Print more information about hidden API accesses
This patch changes when we print hidden API access warnings and the
message that is printed:
(a) prints message even if reflection is denied
(b) prints if the access was due to reflection or JNI
Bug: 64382372
Test: manual
Change-Id: I1e59982516c12580a207fd294aa8aab851b1ad46
diff --git a/runtime/hidden_api.h b/runtime/hidden_api.h
index 05e68e6..d7e5e18 100644
--- a/runtime/hidden_api.h
+++ b/runtime/hidden_api.h
@@ -31,6 +31,23 @@
kDeny
};
+enum AccessMethod {
+ kReflection,
+ kJNI
+};
+
+inline std::ostream& operator<<(std::ostream& os, AccessMethod value) {
+ switch (value) {
+ case kReflection:
+ os << "reflection";
+ break;
+ case kJNI:
+ os << "JNI";
+ break;
+ }
+ return os;
+}
+
inline Action GetMemberAction(uint32_t access_flags) {
switch (HiddenApiAccessFlags::DecodeFromRuntime(access_flags)) {
case HiddenApiAccessFlags::kWhitelist:
@@ -45,19 +62,25 @@
}
// Issue a warning about field access.
-inline void WarnAboutMemberAccess(ArtField* field) REQUIRES_SHARED(Locks::mutator_lock_) {
+inline void WarnAboutMemberAccess(ArtField* field, AccessMethod access_method)
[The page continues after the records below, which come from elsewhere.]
## src/rtl/core/swm_pkg.sv

```systemverilog
`timescale 1ns / 1ps
`default_nettype none

package swm_pkg;

	// fixed field widths
	localparam int SAMPLE_W = 32;
	localparam int MEDIAN_W = 33;
	localparam int WSIZE_W  = 7;

	localparam logic [WSIZE_W-1:0] WSIZE_RST = 7'd3;

	// defaults for the top level parameters
	localparam int WINDOW_MAX_DEF  = 64;
	localparam int SAMPLE_BITS_DEF = 32;

	// cells per group in the median pick tree
	localparam int GROUP_N = 8;

	// one operation per cycle along the cell row
	typedef struct packed {
		logic clear;
		logic evict;
		logic insert;
	} cell_cmd_t;

endpackage

`default_nettype wire

```

## src/rtl/core/swm_cell.sv

```systemverilog
`timescale 1ns / 1ps
`default_nettype none

module swm_cell #(
	parameter int VW = 32,
	parameter int AW = 6
) (
	input  wire logic                   clk,
	input  wire logic                   arst_n,
	input  wire swm_pkg::cell_cmd_t     cmd,
	input  wire logic signed [VW-1:0]   new_val,
	input  wire logic signed [VW-1:0]   ev_val,
	input  wire logic        [AW-1:0]   ev_age,
	input  wire logic signed [VW-1:0]   left_val,
	input  wire logic        [AW-1:0]   left_age,
	input  wire logic                   left_valid,
	input  wire logic                   left_lt,
	input  wire logic signed [VW-1:0]   right_val,
	input  wire logic        [AW-1:0]   right_age,
	input  wire logic                   right_valid,
	output logic signed [VW-1:0]        val,
	output logic        [AW-1:0]        age,
	output logic                        valid,
	output logic                        lt
);

	import swm_pkg::*;

	logic signed [VW-1:0] val_q;
	logic [AW-1:0]        age_q;
	logic                 valid_q;
	logic                 shift_left;

	// new sample goes in after any equal values
	assign lt = !valid_q || (new_val < val_q);

	// equal values sit youngest last, so the age breaks the tie
	assign shift_left = valid_q && ((val_q > ev_val) ||
		((val_q == ev_val) && (age_q <= ev_age)));

	always_ff @(posedge clk or negedge arst_n) begin
		if (!arst_n) begin
			valid_q <= 1'b0;
		end else if (cmd.clear) begin
			valid_q <= 1'b0;
		end else if (cmd.evict && shift_left) begin
			valid_q <= right_valid;
		end else if (cmd.insert && lt) begin
			valid_q <= left_lt ? left_valid : 1'b1;
		end
	end

	always_ff @(posedge clk) begin
		if (cmd.evict && shift_left) begin
			val_q <= right_val;
			age_q <= right_age;
		end else if (cmd.insert) begin
			if (lt && left_lt) begin
				val_q <= left_val;
				age_q <= left_age + AW'(1);
			end else if (lt) begin
				val_q <= new_val;
				age_q <= '0;
			end else begin
				age_q <= age_q + AW'(1);
			end
		end
	end

	assign val   = val_q;
	assign age   = age_q;
	assign valid = valid_q;

endmodule

`default_nettype wire

```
+ REQUIRES_SHARED(Locks::mutator_lock_) {
std::string tmp;
LOG(WARNING) << "Accessing hidden field "
<< field->GetDeclaringClass()->GetDescriptor(&tmp) << "->"
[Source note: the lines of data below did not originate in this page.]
--- config.mk ---
export PLATFORM = sky130hd
export DESIGN_NAME = tsrsm_ctrl
export DESIGN_NICKNAME = d
export VERILOG_FILES = /design/src/design/tsrsm_pkg.sv /design/src/design/tsrsm_ctrl.sv
export SDC_FILE = /design/constraint.sdc
export NUM_CORES = 1
export LEC_CHECK = 0
export BUFFER_PORTS_ARGS = -buffer_cell sky130_fd_sc_hd__buf_4
export CORE_AREA = 4 4 41 43
export CTS_CLUSTER_SIZE = 30
export DETAILED_ROUTE_END_ITERATION = 12
export DIE_AREA = 0 0 45 47
export SYNTH_ARGS = -nofsm -noshare
export SYNTH_HDL_FRONTEND = slang
export SYNTH_SLANG_ARGS = --single-unit
--- constraint.sdc ---
create_clock -name clk_i -period 1.3 [get_ports clk_i]
set_clock_uncertainty 0.15 [all_clocks]
set_input_delay 0.13 -clock clk_i [delete_from_list [all_inputs] [get_ports clk_i]]
set_output_delay 0.13 -clock clk_i [all_outputs]
set_load 0.02 [all_outputs]
--- src/design/tsrsm_pkg.sv ---
`timescale 1ns / 1ps

package tsrsm_pkg;

  // Widths fixed by the item format.
  localparam int unsigned ELEM_W = 9;
  localparam int unsigned BIT_W  = 4;

  // Operation codes of an input transaction.
  localparam logic [1:0] OP_LOAD    = 2'd0;
  localparam logic [1:0] OP_ADVANCE = 2'd1;
  localparam logic [1:0] OP_CLEAR   = 2'd2;

  // Move codes of a result transaction.
  localparam logic [1:0] MV_RA   = 2'd0;
  localparam logic [1:0] MV_PB   = 2'd1;
  localparam logic [1:0] MV_PA   = 2'd2;
  localparam logic [1:0] MV_NONE = 2'd3;

  // Commands from the controller to the datapath.
  typedef struct packed {
    logic idle;
    logic load;
    logic clear;
    logic resolve;
    logic read;
    logic exec;
  } dp_cmd_t;

  // Number of significant bits in an element value.
  function automatic logic [BIT_W-1:0] bit_length(input logic [ELEM_W-1:0] v);
    logic [BIT_W-1:0] n;
    n = '0;
    for (int i = 0; i < ELEM_W; i++) begin
      if (v[i]) begin
        n = BIT_W'(i + 1);
      end
    end
    return n;
  endfunction

endpackage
- << field->GetName() << ":" << field->GetTypeDescriptor();
+ << field->GetName() << ":" << field->GetTypeDescriptor()
+ << " (" << HiddenApiAccessFlags::DecodeFromRuntime(field->GetAccessFlags())
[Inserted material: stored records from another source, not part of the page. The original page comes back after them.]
===== src/design/esl_pkg.sv =====
// Shared types and constants for the encoder speed low-pass block.
// No dependencies; every other file of the block imports this package.
`timescale 1ns / 1ps

package esl_pkg;

    localparam int CNT_W   = 32;
    localparam int DT_W    = 20;
    localparam int PPR_W   = 16;
    localparam int ALPHA_W = 17;
    localparam int ADDR_W  = 3;
    localparam int DATA_W  = 32;

    // 60e6 us per minute times ten for the tenths of a pulse.
    localparam logic [29:0] RPM_NUMERATOR    = 30'd600000000;
    // 2*pi/60 in unsigned Q0.32.
    localparam logic [28:0] RADS_PER_RPM_Q32 = 29'd449767923;

    localparam logic [PPR_W-1:0]   PPR_RESET   = 16'd4488;
    localparam logic [ALPHA_W-1:0] ALPHA_RESET = 17'd11796;
    localparam logic [ALPHA_W-1:0] ALPHA_ONE   = 17'd65536;

    localparam int DIV_STEPS = 32;
    localparam int DIV_CNT_W = $clog2(DIV_STEPS);

    typedef enum logic [0:0] {
        REG_PPR   = 1'b0,
        REG_ALPHA = 1'b1
    } reg_index_t;

    typedef enum logic [3:0] {
        ST_IDLE,
        ST_PREP,
        ST_CHECK,
        ST_DIV,
        ST_RAW,
        ST_FILT,
        ST_UPDATE,
        ST_RADS,
        ST_OUT
    } esl_state_t;

    typedef struct packed {
        logic start;
        logic prep;
        logic check;
        logic div_step;
        logic raw;
        logic filt_mul;
        logic filt_update;
        logic rads_mul;
        logic load_out;
    } esl_cmd_t;

    typedef struct packed {
        logic zero_dt;
        logic div_last;
        logic out_free;
    } esl_status_t;

    typedef struct packed {
        logic [PPR_W-1:0]   ppr;
        logic [ALPHA_W-1:0] alpha;
    } esl_cfg_t;

endpackage


===== src/design/esl_cfg.sv =====
// APB-style configuration registers: pulses per revolution and filter weight.
// Depends on esl_pkg.
`timescale 1ns / 1ps

module esl_cfg
    import esl_pkg::*;
(
    input  logic              clk,
    input  logic              rst_n,
    input  logic              psel,
    input  logic              penable,
    input  logic              pwrite,
    input  logic [ADDR_W-1:0] paddr,
    input  logic [DATA_W-1:0] pwdata,
    output logic [DATA_W-1:0] prdata,
    output logic              pready,
    output esl_cfg_t          cfg
);

    logic [PPR_W-1:0]   ppr_reg;
    logic [ALPHA_W-1:0] alpha_reg;
    reg_index_t         index;
    logic               wr_en;

    assign pready = 1'b1;
    assign index  = reg_index_t'(paddr[2]);
    assign wr_en  = psel & penable & pwrite & pready;

    always_ff @(posedge clk or negedge rst_n)
    begin
        if (!rst_n)
        begin
            ppr_reg   <= PPR_RESET;
            alpha_reg <= ALPHA_RESET;
        end
        else if (wr_en)
        begin
            case (index)
                REG_PPR:   ppr_reg   <= pwdata[PPR_W-1:0];
                REG_ALPHA: alpha_reg <= pwdata[ALPHA_W-1:0];
                default:   ppr_reg   <= ppr_reg;
            endcase
        end
    end

    always_comb
    begin
        case (index)
            REG_PPR:   prdata = {{(DATA_W-PPR_W){1'b0}}, ppr_reg};
            REG_ALPHA: prdata = {{(DATA_W-ALPHA_W){1'b0}}, alpha_reg};
            default:   prdata = '0;
        endcase
    end

    assign cfg.ppr   = ppr_reg;
    assign cfg.alpha = alpha_reg;

endmodule


===== config.mk =====
export PLATFORM = sky130hd
export DESIGN_NAME = esl_cfg
export DESIGN_NICKNAME = d
export VERILOG_FILES = /design/src/design/esl_pkg.sv /design/src/design/esl_cfg.sv
export SDC_FILE = /design/constraint.sdc
export NUM_CORES = 1
export LEC_CHECK = 0
export BUFFER_PORTS_ARGS = -buffer_cell sky130_fd_sc_hd__buf_2
export CAP_MARGIN = 40
export CORE_MARGIN = 3
export CORE_UTILIZATION = 42
export CTS_BUF_LIST = sky130_fd_sc_hd__clkbuf_16
export DETAILED_ROUTE_END_ITERATION = 16
export HOLD_SLACK_MARGIN = 0.08
export PLACE_DENSITY_LB_ADDON = 0.3
export SLEW_MARGIN = 20
export SYNTH_ARGS = -nofsm -noshare
export SYNTH_HDL_FRONTEND = slang
export SYNTH_SLANG_ARGS = --single-unit
export TNS_END_PERCENT = 30

===== constraint.sdc =====
create_clock -name clk -period 0.9 [get_ports clk]
set_input_delay 0.045 -clock clk [delete_from_list [all_inputs] [get_ports clk]]
set_output_delay 0.045 -clock clk [all_outputs]
set_load 0.01 [all_outputs]

==> summary.md <==
| Metric | Value |
|---|---|
| Status | `finished, violations left` |
| Failing checks | `setup timing` |
| Crit Path Class | `reg -> out` |
| Comb power frac | `0.451` |
| Vias per inst | `4.577` |
| H-tree depth | `2` |
| Post-Syn Instances | `107` |
| Yosys Warn Count | `0` |
| Total Routed Length | `4870 µm` |
| Initial Util | `0.4428` |
| Nets | `272` |
| Final core utilization | `0.8027` |
| First-pass GRT wire length | `6555 µm` |
| Commonest non-fill, non-tap cell in the layout | `buf_6` |
| Critical path startpoint | `ppr_reg[2]$_DFFE_PN0P_` |
| Core Footprint | `3716 µm²` |
| Crit Path Max Fanout | `2` |
| Tcrit/Tclk final | `1.258` |
| Layout Area Growth over Synthesis | `81.29%` |
| Overall Global Routing Usage | `0.1952` |
| Final worst slack | `-0.2322 ns` |
| Post-route insts no fill | `281` |
| Max Clock Freq | `883.2 MHz` |
| Layout cells sized above 1 | `0.7382` |
| CTS Buffer Depth | `2` |
| Worst-path clk slew | `0.05 ns` |
| Worst endpoint required time | `0.85 ns` |
| CTS root buf | `clkbuf_16` |
| Clock network fraction of total power | `0.229` |
| Dpl hpwl | `2552 µm` |
| Seq pwr share | `0.320` |
| Fin. max-slew vios | `0` |
| CP Capture Type | `primary output` |
| Drt wl/cell | `17.33 µm` |
| DR iter-0 viols | `45` |
| Min-delay worst type | `in -> async` |
| Tmin final | `1.132 ns` |
| Final setup vio count | `53` |
| Worst VDD drop | `1434 µV` |
| Gpl congestion | `0.7574` |
| Initial antenna violation count | `0` |
| Reg2reg end | `alpha_reg[1]$_DFFE_PN0P_` |
| Cell Area, Synth | `1645 µm²` |
| Full die area | `4705 µm²` |
| Ant. Diodes | `0` |
| Pint | `4.885 mW` |
| Total CTS buffers | `5` |
| Max FFs per register | `17` |
| Pwr per Cell Area | `2265 nW/µm²` |
| Switching part of the total power | `0.2770` |
| Max_cap viols | `0` |
| Inst Count DP | `225` |
| Worst Setup EP | `prdata[2]` |
| Chip width | `68.59 µm` |
| R2R cell count | `3` |
| Seq/Total Area, Yosys | `0.5095` |
| Total congestion overflow | `0` |
| Cell variety after synth | `11` |
| Clk_skew | `0 ns` |
| Port Buffers | `72` |
| Most frequent cells in the layout | `buf_6, buf_2, mux2_4` |
| Endpoints failing hold | `0` |
| Insertion delay to the later sink of the worst-skew pair | `0.27 ns` |
| CP arrival | `1.09 ns` |
| Leakage dissipation | `1.529 nW` |
| Place WS | `-0.1246 ns` |
| Crit Reg-Reg Startpoint | `alpha_reg[1]$_DFFE_PN0P_` |
| Height of the die | `68.59 µm` |
| Initial DRT Pass Iterations | `4` |
| CP Launch Type | `flop` |
| Core Rows | `22` |
| ANT nets after route | `0` |
| Total number of vias | `1286` |
| I/O pin cnt | `106` |
| R2r setup slk | `-0.09 ns` |
| CTS Sinks | `33` |
| CTS tree | `built` |
| Synth Register Bits | `33` |
| Switching pwr | `1.871 mW` |
| DRC Markers | `0` |
| RSZ-0062 raised after global routing | `true` |
| Synthesized area per cell | `15.38 µm²` |
| Pin count of the biggest net entering global routing | `34` |
| Vias in the first global route | `1347` |
[critical path, cell delays in order (launching register included)]
cell,delay (ns)
dfrtp_1,0.40
mux2_4,0.29
buf_6,0.13
[power groups by stage]
stage | registers, mW | clock network (mW) | logic (mW)
2_1_floorplan | 2.27 | 0 | 0.767
3_3_place_gp | 2.12 | 0 | 1.53
3_5_place_dp | 2.15 | 0 | 1.55
4_1_cts | 2.11 | 1.57 | 2.52
5_1_grt | 2.20 | 1.65 | 3.24
6_report | 2.16 | 1.55 | 3.05
[metrics by stage]
stage / instance area, µm² / hold slack [ns] / setup TNS [ns] / power, mW
floorplan: 1710 / -0.2506 / -0.6736 / 3.042
global placement: 2014 / 0.01438 / -2.625 / 3.657
detailed placement: 2014 / 0.02253 / -3.362 / 3.701
CTS: 2734 / 0.2809 / -4.916 / 6.194
global route: 2983 / 0.2991 / -7.799 / 7.088
finish: 2983 / 0.2885 / -6.332 / 6.757
[synth_stat cells]
cell type / instances / area [µm²]
conb_1: 2 / 7.510
dfstp_2: 10 / 262.8
buf_6: 3 / 33.78
mux2_2: 39 / 439.2
nand4_4: 1 / 21.27
mux2_4: 10 / 150.1
buf_4: 16 / 120.1
buf_2: 1 / 5.000
dfrtp_1: 23 / 575.6
nand4b_4: 1 / 23.77
and2_1: 1 / 6.260
[layout make-up]
class                      count  area [µm²]
clock buffer                   5       125.1
fill                         222       733.2
tap                           48       60.06
timing repair buffer         124        1180
sequential                    33       838.3
clock inverter                 3       11.26
multi-input combinational     68       768.2
[worst min-delay path by stage]
stage / end / slack [ns] / depth (start not counted)
after floorplan: alpha_reg[0]$_DFFE_PN0P_ / -0.25 / 0
after global placement: ppr_reg[1]$_DFFE_PN0P_ / 0.01 / 2
after detailed placement: ppr_reg[1]$_DFFE_PN0P_ / 0.02 / 2
after CTS: ppr_reg[1]$_DFFE_PN0P_ / 0.28 / 3
after global routing: ppr_reg[2]$_DFFE_PN0P_ / 0.30 / 3
final: alpha_reg[1]$_DFFE_PN0P_ / 0.29 / 3
[logic make-up after synthesis]
kind of cell,count (synthesis),share of synthesized area
simple gates,3,0.03118
mux,49,0.3582
other cells,2,0.004564
buf+inv,20,0.09658
flops,33,0.5095
[layer usage]
layer,track usage,vias up,share of wire
li1,-,596,-
met3,0.04052,6,0.052
met4,0.07444,0,0.0092
met2,0.3719,51,0.56
met5,0,-,0
met1,0.2070,633,0.38
[timing repair]
action                                  CTS  global route
hold buffers                             18             0
endpoints found under the hold margin    66             0
setup buffers                            19            11
gates resized for setup                  46            39
endpoints found under the setup margin   27            55
pin swaps                                 1             0
Note: power is estimated with default switching activity, not from simulation.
+ << ", " << access_method << ")";
}
// Issue a warning about method access.
-inline void WarnAboutMemberAccess(ArtMethod* method) REQUIRES_SHARED(Locks::mutator_lock_) {
+inline void WarnAboutMemberAccess(ArtMethod* method, AccessMethod access_method)
+ REQUIRES_SHARED(Locks::mutator_lock_) {
std::string tmp;
LOG(WARNING) << "Accessing hidden method "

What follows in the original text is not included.